RECORD EXCERPTS:
BEGIN
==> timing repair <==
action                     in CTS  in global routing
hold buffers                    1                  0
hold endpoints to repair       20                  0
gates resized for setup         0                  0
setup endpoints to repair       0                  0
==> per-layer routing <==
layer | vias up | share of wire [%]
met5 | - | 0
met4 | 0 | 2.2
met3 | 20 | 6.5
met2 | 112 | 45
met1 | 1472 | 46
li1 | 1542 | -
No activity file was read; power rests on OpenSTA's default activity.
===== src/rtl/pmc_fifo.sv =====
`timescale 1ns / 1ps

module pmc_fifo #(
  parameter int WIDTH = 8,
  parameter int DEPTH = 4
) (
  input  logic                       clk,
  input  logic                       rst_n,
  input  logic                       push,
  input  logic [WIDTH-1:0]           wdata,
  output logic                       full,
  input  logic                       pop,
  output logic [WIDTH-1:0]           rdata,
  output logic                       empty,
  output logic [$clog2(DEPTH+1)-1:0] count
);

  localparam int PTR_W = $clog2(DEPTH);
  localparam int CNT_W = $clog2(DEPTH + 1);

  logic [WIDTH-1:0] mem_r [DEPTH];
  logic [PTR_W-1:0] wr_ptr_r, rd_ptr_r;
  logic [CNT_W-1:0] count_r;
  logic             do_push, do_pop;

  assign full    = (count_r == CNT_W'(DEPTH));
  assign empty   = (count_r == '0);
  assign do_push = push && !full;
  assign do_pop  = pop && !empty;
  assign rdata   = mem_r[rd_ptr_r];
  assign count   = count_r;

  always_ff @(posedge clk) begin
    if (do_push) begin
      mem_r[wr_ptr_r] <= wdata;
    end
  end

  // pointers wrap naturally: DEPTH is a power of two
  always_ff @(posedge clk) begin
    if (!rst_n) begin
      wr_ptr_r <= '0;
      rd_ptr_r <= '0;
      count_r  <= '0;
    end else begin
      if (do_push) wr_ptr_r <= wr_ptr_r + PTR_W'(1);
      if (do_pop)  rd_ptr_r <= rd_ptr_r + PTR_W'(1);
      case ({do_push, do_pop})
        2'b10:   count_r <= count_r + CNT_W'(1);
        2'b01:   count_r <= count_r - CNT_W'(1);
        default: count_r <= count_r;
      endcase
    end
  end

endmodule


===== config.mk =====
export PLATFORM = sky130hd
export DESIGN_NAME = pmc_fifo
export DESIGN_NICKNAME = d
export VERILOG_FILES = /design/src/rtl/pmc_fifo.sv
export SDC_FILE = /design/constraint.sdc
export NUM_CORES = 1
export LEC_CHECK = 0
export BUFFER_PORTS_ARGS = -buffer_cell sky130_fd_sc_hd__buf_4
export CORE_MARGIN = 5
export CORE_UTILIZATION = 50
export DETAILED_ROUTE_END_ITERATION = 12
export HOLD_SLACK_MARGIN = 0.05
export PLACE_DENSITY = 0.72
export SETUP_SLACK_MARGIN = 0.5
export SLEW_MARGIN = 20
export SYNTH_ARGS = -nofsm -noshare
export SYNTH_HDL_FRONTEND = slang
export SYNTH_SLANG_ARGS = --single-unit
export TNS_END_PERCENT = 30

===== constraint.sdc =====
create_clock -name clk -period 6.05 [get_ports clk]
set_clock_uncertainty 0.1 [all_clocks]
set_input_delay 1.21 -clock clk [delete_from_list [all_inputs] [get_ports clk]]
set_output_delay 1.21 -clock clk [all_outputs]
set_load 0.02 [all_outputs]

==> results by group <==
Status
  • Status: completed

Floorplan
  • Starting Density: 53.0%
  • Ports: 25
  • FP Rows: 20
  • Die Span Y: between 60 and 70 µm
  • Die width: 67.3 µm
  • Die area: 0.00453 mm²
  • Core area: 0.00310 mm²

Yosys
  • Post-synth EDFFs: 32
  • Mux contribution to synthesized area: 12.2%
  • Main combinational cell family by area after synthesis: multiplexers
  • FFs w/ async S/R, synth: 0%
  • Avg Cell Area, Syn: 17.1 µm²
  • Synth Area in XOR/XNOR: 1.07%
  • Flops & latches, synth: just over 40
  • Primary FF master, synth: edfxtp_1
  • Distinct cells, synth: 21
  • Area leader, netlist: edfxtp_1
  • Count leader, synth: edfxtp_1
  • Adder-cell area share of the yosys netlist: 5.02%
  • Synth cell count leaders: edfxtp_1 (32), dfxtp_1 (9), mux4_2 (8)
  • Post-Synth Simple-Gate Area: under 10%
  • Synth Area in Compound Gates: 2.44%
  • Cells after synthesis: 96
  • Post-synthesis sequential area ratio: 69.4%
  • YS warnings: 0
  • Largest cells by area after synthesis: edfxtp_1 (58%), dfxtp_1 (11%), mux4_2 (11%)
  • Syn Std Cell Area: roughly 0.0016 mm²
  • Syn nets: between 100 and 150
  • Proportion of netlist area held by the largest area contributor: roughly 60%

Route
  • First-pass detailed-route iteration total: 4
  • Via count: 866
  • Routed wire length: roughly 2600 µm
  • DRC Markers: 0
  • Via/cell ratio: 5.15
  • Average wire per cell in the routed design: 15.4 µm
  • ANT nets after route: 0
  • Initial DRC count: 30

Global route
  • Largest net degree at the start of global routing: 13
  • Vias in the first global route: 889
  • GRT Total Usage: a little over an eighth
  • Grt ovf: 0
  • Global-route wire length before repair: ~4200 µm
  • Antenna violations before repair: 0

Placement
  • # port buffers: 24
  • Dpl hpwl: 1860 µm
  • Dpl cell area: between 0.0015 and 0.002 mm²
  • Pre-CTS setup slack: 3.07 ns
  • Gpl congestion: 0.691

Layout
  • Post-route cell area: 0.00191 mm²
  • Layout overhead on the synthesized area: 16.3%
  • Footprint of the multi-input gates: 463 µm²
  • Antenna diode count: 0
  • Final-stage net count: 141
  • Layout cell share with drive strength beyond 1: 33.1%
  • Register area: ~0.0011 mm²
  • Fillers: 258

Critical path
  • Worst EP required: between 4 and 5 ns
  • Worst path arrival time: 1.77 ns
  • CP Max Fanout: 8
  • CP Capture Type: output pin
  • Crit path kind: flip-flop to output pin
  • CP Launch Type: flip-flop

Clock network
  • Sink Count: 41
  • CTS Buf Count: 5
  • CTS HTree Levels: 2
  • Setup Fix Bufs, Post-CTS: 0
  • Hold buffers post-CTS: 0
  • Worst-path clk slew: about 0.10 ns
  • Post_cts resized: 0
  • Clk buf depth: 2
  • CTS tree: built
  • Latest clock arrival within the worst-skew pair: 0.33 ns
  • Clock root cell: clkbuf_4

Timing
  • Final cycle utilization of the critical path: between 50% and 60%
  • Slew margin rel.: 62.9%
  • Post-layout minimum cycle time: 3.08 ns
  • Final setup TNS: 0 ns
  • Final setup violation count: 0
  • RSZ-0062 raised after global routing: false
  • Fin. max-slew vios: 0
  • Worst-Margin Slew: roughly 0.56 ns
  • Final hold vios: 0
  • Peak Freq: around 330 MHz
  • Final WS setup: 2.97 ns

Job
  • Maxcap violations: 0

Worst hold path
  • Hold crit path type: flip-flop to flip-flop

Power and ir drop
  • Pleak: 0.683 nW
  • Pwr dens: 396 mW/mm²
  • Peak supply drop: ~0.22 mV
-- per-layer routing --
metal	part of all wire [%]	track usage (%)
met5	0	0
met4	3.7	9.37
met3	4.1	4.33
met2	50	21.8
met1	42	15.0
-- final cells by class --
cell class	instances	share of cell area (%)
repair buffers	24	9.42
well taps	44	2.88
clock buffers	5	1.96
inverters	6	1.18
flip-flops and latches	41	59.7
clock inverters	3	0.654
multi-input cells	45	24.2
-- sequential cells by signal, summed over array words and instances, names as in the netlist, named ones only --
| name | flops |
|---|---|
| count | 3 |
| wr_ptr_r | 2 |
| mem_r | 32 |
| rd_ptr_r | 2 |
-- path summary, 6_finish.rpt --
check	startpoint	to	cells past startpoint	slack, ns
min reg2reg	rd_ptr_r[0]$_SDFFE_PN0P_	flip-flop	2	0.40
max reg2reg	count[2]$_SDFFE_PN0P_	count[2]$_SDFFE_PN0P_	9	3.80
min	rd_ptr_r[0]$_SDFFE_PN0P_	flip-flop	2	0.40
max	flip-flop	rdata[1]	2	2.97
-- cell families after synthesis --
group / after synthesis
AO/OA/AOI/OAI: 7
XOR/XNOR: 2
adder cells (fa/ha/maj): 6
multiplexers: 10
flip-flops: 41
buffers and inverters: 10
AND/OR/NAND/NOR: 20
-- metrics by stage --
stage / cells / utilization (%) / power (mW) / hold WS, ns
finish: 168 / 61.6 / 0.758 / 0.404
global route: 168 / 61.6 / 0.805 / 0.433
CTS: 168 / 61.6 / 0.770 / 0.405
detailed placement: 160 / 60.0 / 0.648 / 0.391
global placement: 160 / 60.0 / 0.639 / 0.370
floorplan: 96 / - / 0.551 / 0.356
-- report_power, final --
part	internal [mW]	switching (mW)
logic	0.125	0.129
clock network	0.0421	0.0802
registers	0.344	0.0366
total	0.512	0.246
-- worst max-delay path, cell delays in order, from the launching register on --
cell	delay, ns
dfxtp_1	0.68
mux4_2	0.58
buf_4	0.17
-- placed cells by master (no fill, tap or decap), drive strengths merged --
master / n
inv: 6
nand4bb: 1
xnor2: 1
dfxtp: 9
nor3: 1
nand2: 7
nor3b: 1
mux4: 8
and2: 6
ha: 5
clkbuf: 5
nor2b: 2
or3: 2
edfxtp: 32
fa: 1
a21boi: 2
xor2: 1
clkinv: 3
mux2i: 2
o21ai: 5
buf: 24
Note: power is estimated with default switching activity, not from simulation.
END
BEGIN
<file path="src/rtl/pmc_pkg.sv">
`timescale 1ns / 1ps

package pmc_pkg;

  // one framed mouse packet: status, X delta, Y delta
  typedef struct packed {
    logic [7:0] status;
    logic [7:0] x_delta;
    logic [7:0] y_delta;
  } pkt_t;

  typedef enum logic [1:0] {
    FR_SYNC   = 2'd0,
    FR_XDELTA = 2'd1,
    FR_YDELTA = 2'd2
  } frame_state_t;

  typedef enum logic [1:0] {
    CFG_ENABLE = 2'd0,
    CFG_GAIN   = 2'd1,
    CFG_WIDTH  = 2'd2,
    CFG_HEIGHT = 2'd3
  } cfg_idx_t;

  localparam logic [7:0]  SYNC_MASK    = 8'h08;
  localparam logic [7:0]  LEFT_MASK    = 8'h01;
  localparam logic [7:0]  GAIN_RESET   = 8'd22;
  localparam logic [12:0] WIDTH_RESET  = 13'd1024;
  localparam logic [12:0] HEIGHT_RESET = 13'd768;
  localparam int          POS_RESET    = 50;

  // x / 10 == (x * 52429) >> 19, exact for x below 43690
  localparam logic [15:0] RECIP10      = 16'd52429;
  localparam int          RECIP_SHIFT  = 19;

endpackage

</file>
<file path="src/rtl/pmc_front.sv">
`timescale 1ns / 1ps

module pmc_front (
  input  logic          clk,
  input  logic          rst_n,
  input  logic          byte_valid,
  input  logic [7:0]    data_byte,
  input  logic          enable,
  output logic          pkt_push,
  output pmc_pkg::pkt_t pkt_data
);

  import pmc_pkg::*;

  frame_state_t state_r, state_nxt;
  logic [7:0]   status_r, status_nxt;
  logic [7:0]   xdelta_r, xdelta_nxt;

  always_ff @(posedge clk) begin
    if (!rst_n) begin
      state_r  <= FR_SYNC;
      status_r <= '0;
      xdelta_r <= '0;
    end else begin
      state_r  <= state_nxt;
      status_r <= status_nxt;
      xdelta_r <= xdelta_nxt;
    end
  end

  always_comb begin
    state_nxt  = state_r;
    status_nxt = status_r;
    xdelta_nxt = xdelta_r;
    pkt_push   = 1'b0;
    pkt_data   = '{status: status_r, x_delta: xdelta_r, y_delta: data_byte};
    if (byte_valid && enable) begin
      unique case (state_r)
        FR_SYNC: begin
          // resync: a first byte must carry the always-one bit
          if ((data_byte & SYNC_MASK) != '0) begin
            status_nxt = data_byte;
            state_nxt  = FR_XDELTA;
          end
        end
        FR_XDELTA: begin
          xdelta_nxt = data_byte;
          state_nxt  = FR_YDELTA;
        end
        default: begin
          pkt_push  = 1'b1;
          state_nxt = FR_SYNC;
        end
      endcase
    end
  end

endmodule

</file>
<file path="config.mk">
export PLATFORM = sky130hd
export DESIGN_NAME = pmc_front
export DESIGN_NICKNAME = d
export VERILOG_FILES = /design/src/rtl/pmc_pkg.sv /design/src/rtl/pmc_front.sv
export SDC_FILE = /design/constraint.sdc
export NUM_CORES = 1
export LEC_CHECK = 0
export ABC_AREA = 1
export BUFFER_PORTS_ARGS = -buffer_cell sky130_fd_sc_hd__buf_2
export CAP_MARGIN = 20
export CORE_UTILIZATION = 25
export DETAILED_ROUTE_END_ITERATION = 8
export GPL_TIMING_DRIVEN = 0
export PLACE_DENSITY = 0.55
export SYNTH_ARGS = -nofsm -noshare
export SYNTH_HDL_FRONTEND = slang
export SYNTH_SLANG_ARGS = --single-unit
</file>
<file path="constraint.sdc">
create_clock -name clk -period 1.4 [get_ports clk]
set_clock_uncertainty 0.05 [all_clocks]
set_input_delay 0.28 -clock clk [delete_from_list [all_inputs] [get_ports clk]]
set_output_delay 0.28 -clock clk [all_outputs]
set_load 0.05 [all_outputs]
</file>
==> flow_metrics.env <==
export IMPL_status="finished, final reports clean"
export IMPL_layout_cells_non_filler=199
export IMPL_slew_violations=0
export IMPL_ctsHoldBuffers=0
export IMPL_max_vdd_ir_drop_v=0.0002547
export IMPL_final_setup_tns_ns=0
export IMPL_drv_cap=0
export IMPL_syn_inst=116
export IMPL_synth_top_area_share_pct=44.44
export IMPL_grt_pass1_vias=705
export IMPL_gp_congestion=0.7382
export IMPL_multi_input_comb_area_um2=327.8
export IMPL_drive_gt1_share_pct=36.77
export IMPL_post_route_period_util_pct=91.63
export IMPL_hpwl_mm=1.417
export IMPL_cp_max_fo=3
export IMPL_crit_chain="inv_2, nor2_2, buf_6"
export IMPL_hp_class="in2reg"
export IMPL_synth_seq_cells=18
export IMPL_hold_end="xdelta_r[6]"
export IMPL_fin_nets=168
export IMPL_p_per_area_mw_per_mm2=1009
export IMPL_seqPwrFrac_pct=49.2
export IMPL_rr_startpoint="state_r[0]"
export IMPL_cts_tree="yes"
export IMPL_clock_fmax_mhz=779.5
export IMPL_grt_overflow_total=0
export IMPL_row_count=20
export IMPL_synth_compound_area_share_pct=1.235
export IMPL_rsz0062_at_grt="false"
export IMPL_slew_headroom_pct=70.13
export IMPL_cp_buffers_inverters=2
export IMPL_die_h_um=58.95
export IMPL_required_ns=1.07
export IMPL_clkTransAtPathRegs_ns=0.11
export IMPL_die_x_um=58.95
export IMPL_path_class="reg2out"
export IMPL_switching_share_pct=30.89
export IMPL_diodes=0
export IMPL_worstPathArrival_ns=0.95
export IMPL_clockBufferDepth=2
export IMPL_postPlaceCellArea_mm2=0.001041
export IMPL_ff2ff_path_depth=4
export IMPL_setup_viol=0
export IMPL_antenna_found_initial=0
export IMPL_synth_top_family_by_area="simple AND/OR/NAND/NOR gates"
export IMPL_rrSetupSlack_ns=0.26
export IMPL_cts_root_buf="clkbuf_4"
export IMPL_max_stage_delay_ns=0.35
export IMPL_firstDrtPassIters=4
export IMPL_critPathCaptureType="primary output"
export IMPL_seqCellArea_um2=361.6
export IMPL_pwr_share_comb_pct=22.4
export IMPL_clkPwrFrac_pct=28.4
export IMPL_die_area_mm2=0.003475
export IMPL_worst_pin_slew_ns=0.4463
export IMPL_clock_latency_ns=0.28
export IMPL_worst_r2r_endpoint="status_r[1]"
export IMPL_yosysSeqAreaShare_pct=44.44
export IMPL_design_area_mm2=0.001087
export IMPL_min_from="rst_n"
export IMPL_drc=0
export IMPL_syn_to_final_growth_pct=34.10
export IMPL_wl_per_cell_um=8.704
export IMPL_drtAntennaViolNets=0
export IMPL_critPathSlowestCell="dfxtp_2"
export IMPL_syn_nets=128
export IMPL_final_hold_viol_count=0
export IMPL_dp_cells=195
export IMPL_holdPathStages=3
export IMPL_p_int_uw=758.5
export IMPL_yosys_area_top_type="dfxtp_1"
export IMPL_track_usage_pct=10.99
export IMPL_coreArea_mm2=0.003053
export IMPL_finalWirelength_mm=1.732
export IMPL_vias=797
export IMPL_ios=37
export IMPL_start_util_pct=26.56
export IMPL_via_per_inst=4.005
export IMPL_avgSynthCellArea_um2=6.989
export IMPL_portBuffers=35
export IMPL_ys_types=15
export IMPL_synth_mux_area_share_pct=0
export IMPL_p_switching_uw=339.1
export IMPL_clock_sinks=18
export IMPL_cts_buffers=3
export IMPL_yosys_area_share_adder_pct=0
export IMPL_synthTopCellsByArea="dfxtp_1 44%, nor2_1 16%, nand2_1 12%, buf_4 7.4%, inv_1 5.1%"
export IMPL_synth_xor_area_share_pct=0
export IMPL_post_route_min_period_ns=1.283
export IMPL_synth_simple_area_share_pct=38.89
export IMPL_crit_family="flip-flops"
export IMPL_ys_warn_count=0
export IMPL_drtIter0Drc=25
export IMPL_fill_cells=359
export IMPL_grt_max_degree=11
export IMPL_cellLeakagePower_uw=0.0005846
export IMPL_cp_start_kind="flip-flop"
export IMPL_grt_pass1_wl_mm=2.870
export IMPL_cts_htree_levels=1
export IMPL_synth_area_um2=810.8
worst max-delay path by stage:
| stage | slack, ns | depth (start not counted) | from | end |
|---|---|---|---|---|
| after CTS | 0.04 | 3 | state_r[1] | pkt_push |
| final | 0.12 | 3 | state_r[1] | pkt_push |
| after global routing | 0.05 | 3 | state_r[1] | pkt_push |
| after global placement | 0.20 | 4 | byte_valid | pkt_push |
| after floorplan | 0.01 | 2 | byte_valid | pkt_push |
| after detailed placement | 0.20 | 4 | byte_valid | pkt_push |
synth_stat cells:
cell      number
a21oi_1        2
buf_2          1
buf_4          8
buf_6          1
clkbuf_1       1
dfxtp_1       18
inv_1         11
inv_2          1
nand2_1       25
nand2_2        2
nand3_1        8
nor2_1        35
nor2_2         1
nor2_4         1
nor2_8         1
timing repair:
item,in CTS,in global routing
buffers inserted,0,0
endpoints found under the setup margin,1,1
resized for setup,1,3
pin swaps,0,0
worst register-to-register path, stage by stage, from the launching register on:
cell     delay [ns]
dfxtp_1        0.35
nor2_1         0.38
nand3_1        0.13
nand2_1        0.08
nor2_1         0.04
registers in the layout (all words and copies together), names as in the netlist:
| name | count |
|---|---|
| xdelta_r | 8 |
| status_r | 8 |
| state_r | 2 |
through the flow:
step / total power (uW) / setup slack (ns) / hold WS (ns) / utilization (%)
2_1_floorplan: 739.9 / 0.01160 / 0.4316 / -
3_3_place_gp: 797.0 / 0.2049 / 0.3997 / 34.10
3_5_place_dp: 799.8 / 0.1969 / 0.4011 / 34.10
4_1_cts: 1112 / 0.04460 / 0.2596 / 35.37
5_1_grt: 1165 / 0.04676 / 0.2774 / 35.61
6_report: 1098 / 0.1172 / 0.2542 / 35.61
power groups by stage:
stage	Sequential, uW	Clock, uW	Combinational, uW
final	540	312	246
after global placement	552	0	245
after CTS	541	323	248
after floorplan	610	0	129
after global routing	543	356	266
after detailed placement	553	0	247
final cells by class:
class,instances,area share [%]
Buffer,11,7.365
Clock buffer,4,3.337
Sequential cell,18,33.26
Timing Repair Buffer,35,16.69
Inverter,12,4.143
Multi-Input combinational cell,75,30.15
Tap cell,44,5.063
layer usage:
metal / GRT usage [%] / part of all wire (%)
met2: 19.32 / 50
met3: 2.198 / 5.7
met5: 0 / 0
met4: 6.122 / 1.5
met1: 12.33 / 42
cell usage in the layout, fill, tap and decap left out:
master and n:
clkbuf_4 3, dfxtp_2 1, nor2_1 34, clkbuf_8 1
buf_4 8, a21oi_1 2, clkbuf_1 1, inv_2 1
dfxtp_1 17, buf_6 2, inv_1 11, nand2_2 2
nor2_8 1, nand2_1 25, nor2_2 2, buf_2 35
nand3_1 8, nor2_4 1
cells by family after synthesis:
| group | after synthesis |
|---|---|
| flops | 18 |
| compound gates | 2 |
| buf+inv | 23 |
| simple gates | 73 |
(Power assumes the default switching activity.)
END
WORK TASK: After locating the line with "status_nxt = data_byte;" in the material above, return it and each line after it exactly, ending at the line with "export ABC_AREA = 1".

THE COMPLETED TASK:
            status_nxt = data_byte;
            state_nxt  = FR_XDELTA;
          end
        end
        FR_XDELTA: begin
          xdelta_nxt = data_byte;
          state_nxt  = FR_YDELTA;
        end
        default: begin
          pkt_push  = 1'b1;
          state_nxt = FR_SYNC;
        end
      endcase
    end
  end

endmodule

</file>
<file path="config.mk">
export PLATFORM = sky130hd
export DESIGN_NAME = pmc_front
export DESIGN_NICKNAME = d
export VERILOG_FILES = /design/src/rtl/pmc_pkg.sv /design/src/rtl/pmc_front.sv
export SDC_FILE = /design/constraint.sdc
export NUM_CORES = 1
export LEC_CHECK = 0
export ABC_AREA = 1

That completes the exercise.